*Recorded information*.

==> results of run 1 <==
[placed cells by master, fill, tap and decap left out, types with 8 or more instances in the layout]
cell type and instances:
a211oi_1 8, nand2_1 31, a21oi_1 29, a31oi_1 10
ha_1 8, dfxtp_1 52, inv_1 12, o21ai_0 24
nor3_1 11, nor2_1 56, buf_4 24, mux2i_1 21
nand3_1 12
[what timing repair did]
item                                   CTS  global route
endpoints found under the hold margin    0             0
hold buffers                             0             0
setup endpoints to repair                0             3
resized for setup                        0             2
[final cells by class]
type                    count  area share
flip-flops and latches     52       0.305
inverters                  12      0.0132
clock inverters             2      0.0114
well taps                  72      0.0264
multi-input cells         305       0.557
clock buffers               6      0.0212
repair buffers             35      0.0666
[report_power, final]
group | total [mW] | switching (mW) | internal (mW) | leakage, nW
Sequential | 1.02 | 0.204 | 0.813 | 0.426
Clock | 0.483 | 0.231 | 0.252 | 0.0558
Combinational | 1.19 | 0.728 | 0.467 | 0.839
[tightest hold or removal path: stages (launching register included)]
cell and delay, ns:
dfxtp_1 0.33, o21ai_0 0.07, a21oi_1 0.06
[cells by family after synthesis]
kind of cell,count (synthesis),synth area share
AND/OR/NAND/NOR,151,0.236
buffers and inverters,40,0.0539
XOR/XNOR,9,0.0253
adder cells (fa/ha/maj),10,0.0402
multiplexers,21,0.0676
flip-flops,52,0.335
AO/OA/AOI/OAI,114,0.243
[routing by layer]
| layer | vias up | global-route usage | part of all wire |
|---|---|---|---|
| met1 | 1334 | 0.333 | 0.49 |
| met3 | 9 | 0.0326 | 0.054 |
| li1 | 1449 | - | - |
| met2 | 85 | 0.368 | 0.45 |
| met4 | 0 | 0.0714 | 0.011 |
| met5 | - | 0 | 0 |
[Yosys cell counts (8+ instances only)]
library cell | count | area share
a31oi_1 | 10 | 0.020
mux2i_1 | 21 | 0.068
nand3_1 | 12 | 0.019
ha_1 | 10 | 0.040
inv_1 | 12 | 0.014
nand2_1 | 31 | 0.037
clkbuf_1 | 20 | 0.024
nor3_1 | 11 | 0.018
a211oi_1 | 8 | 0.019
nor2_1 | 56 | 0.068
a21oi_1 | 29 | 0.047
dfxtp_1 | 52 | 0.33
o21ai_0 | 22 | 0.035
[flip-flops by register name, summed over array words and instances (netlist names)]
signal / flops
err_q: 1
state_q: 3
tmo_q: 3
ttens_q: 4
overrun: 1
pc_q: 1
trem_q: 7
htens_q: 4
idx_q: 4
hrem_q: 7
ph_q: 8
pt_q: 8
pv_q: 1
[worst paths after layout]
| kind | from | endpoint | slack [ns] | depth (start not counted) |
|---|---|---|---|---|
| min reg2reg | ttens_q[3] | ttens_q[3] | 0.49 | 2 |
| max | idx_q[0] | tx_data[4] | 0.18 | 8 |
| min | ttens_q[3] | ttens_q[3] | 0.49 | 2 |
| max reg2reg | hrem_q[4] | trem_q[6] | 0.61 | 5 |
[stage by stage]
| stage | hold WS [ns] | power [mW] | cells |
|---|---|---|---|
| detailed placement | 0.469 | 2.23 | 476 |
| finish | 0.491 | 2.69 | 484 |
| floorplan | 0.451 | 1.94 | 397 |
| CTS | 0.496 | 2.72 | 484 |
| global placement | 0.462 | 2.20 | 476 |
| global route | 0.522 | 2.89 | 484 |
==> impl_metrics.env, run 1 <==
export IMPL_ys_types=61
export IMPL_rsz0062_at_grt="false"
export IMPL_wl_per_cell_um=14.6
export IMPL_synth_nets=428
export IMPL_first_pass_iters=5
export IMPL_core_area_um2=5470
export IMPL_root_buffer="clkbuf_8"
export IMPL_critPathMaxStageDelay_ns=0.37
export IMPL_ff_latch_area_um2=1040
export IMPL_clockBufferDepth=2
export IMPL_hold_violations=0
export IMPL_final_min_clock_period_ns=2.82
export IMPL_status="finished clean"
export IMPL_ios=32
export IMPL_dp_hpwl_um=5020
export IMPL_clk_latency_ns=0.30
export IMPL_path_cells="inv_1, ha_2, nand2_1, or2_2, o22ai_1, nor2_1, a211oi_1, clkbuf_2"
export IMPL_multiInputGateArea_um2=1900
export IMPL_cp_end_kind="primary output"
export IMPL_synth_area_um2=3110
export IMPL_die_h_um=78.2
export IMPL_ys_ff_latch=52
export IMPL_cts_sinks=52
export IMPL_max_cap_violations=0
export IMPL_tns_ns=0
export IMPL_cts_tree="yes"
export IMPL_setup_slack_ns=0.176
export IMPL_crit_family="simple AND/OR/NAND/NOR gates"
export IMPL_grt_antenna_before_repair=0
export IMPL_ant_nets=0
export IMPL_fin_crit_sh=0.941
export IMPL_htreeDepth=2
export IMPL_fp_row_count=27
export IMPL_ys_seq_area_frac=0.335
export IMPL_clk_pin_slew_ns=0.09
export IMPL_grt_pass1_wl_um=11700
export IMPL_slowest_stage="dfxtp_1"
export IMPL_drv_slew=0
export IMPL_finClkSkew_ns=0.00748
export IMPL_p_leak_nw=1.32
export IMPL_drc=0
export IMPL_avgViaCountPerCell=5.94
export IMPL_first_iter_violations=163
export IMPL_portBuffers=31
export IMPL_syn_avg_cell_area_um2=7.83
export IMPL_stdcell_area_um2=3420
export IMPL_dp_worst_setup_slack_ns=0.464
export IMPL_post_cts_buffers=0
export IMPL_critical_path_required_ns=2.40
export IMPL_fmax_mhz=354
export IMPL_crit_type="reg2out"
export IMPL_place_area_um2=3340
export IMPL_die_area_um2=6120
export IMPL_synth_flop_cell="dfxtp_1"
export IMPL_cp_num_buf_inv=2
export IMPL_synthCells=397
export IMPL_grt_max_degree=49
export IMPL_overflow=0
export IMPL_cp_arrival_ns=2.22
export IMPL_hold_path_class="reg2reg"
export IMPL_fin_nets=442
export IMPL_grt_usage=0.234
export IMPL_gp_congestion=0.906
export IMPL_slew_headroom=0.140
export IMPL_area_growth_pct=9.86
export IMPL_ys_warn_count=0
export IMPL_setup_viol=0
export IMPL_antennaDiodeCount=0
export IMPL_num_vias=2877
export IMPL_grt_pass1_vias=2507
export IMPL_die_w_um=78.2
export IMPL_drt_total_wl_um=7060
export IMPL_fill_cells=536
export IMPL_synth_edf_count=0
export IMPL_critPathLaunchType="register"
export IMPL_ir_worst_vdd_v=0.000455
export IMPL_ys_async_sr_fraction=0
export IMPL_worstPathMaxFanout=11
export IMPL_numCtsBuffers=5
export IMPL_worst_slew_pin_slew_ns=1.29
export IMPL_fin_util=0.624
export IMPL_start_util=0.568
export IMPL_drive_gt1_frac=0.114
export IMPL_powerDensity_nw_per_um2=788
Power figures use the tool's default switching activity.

*Exercise*.
Your task is to find each line in the entries that contains the string "endpoints" and copy it.

*Exercise output*.
endpoints found under the hold margin    0             0
setup endpoints to repair                0             3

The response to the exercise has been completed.